2017 ESA Annual Meeting (August 6 -- 11)

COS 182-4 - Understanding experimental design: How instant feedback, constrained simulations, and practice help students learn to do good experiments

Friday, August 11, 2017: 9:00 AM
C122, Oregon Convention Center
Eli Meir1, Denise Pope2, Susan Maruca1, Kerry Kim1, Jennifer Palacio1 and Jody Clarke-Midura3, (1)SimBio, Missoula, MT, (2)CIRTL, Northampton, MA, (3)Instructional Technology and Learning Sciences, Utah State University, Logan, UT
Background/Question/Methods

A challenge of using student-centered approaches in large classes is providing useful feedback from open-ended exercises. Simulations allow students to practice scientific and experimental skills that are often too time- or resource-intensive for typical classrooms, such as designing an experiment to test a student-generated hypothesis. Our group has produced numerous simulation-based labs and found a tradeoff between simulation freedom and our ability to provide detailed automated feedback: Low-constraint simulation-based labs give students freedom to design and conduct experiments, but this open-endedness defeats attempts to provide specific automated feedback. Conversely, highly constrained simulation-based labs limit student exploration and open-ended practice, but allow us to give detailed automated feedback to the student.

Here we explore whether greater freedom or more detailed feedback is more useful to the student.
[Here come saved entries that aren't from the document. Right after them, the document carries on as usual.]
==> src/rtl/imem_loader_pkg.sv <==
// Shared definitions for the instruction-memory boot loader and the instruction memory.
package imem_loader_pkg;

   localparam int IMEM_DEPTH  = 1024;
   localparam int IMEM_ADDR_W = 10;

   // Payload bytes arrive least-significant byte first.
   localparam bit BYTE_ORDER_LE = 1'b1;

   typedef enum logic [2:0] {
      S_IDLE,
      S_LEN0,
      S_LEN1,
      S_DATA,
      S_WRITE,
      S_CSUM,
      S_DONE,
      S_ERROR
   } state_t;

endpackage

==> src/rtl/imem_word_packer.sv <==
// Assembles four stream bytes into one 32-bit word and flags the byte that completes it.
module imem_word_packer
   import imem_loader_pkg::*;
(
   input  logic        clk,
   input  logic        rst_n,
   input  logic        clear,
   input  logic        byte_en,
   input  logic [7:0]  byte_in,
   output logic [31:0] word_next,
   output logic        word_complete
);

   logic [1:0]  lane;
   logic [31:0] shreg;

   // Shifting right places the first byte in lane 0 once all four have arrived.
   assign word_next     = BYTE_ORDER_LE ? {byte_in, shreg[31:8]} : {shreg[23:0], byte_in};
   assign word_complete = byte_en && (lane == 2'd3);

   always_ff @(posedge clk or negedge rst_n) begin
      if (!rst_n) begin
         lane  <= 2'd0;
         shreg <= 32'd0;
      end else if (clear) begin
         lane  <= 2'd0;
         shreg <= 32'd0;
      end else if (byte_en) begin
         lane  <= lane + 2'd1;
         shreg <= word_next;
      end
   end

endmodule

==> src/rtl/imem_loader.sv <==
// Boot loader: receives a length-prefixed, checksummed byte image and writes it into instruction memory.
module imem_loader
   import imem_loader_pkg::*;
#(
   parameter int DEPTH  = IMEM_DEPTH,
   parameter int ADDR_W = IMEM_ADDR_W
) (
   input  logic              clk,
   input  logic              rst_n,
   input  logic              start,
   input  logic [7:0]        in_data,
   input  logic              in_valid,
   output logic              in_ready,
   output logic              mem_we,
   output logic [ADDR_W-1:0] mem_addr,
   output logic [31:0]       mem_wdata,
   output logic              cpu_hold,
   output logic              done,
   output logic              error,
   output logic [ADDR_W:0]   words_loaded
);

   localparam logic [15:0] DEPTH_L = 16'(DEPTH);

   state_t            state, state_nxt;
   logic [15:0]       len;
   logic [15:0]       len_rx;
   logic [7:0]        csum;
   logic [ADDR_W-1:0] widx;
   logic [ADDR_W:0]   wl_inc;
   logic              accept;
   logic              start_ok;
   logic              byte_en;
   logic [31:0]       word_next;
   logic              word_complete;

   assign in_ready = (state == S_LEN0) || (state == S_LEN1) ||
                     (state == S_DATA) || (state == S_CSUM);
   assign accept   = in_valid && in_ready;
   assign start_ok = start && ((state == S_IDLE) || (state == S_DONE) || (state == S_ERROR));
   assign byte_en  = accept && (state == S_DATA);
   assign len_rx   = {in_data, len[7:0]};
   assign wl_inc   = words_loaded + 1'b1;

   imem_word_packer u_packer (
      .clk          (clk),
      .rst_n        (rst_n),
      .clear        (start_ok),
      .byte_en      (byte_en),
      .byte_in      (in_data),
      .word_next    (word_next),
      .word_complete(word_complete)
   );

   always_comb begin
      state_nxt = state;
      case (state)
         S_IDLE, S_DONE, S_ERROR: if (start) state_nxt = S_LEN0;
         S_LEN0: if (accept) state_nxt = S_LEN1;
         S_LEN1: begin
            if (accept) begin
               if (len_rx > DEPTH_L)      state_nxt = S_ERROR;
               else if (len_rx == 16'd0)  state_nxt = S_CSUM;
               else                       state_nxt = S_DATA;
            end
         end
         S_DATA:  if (word_complete) state_nxt = S_WRITE;
         S_WRITE: state_nxt = (16'(wl_inc) == len) ? S_CSUM : S_DATA;
         S_CSUM: begin
            if (accept) state_nxt = (in_data == csum) ? S_DONE : S_ERROR;
         end
         default: state_nxt = S_IDLE;
      endcase
   end

   always_ff @(posedge clk or negedge rst_n) begin
      if (!rst_n) begin
         state        <= S_IDLE;
         len          <= 16'd0;
         csum         <= 8'd0;
         widx         <= '0;
         words_loaded <= '0;
         mem_we       <= 1'b0;
         mem_addr     <= '0;
         mem_wdata    <= 32'd0;
         done         <= 1'b0;
         error        <= 1'b0;
         cpu_hold     <= 1'b0;
      end else begin
         state    <= state_nxt;
         done     <= (state_nxt == S_DONE);
         error    <= (state_nxt == S_ERROR);
         cpu_hold <= (state_nxt == S_LEN0) || (state_nxt == S_LEN1) || (state_nxt == S_DATA) ||
                     (state_nxt == S_WRITE) || (state_nxt == S_CSUM);
         mem_we   <= 1'b0;

         if (start_ok) begin
            len          <= 16'd0;
            csum         <= 8'd0;
            widx         <= '0;
            words_loaded <= '0;
         end
         if (accept && (state == S_LEN0)) len[7:0]  <= in_data;
         if (accept && (state == S_LEN1)) len[15:8] <= in_data;
         if (byte_en) csum <= csum + in_data;

         // Write strobe, address and data are registered together so they line up with WRITE.
         if (word_complete) begin
            mem_we    <= 1'b1;
            mem_addr  <= widx;
            mem_wdata <= word_next;
         end
         if (state == S_WRITE) begin
            words_loaded <= wl_inc;
            if (state_nxt == S_DATA) widx <= widx + 1'b1;
         end
      end
   end

endmodule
Specifically, we address the question: how does lightly constraining an experimental design task, and thereby providing student specific feedback, affect student learning of experimental design?

To answer, we wrote a new simulation-based lab called Understanding Experimental Design where introductory-biology students hypothesize and then experimentally determine the cause of a mysterious illness. We wrote three versions of the lab: (1) medium-constraint with detailed feedback; (2) medium-constraint but without feedback; and (3) low-constraint without feedback. We randomly assigned students to each lab, and did pre- and post-tests and interviews to assess learning.

Results/Conclusions

Student learning was significantly higher in the medium-constraint version with feedback than in the version with low constraints and no feedback. The percent of students who designed a “good” experiment (systematic variation of hypothesized variable; valid controls; replicates of each treatment) was 36% in the low-constraint lab as compared with 79% in the medium-constraint version with feedback (N=14 per treatment). Similarly, students were less likely to include parallel replicates in their experiments when using the low-constraint version without feedback (43%) compared to those using the medium-constraint version with feedback (79%). Results from the medium-constraint version without feedback were intermediate between the other two versions. Learning gains appeared to be aided by the practice students received in designing and conducting experiments within the simulation, and may not have appeared after a more didactic presentation of the material. In addition to presenting these and other quantitative results, we’ll show the lab itself and discuss some of the design research that went into building the lab.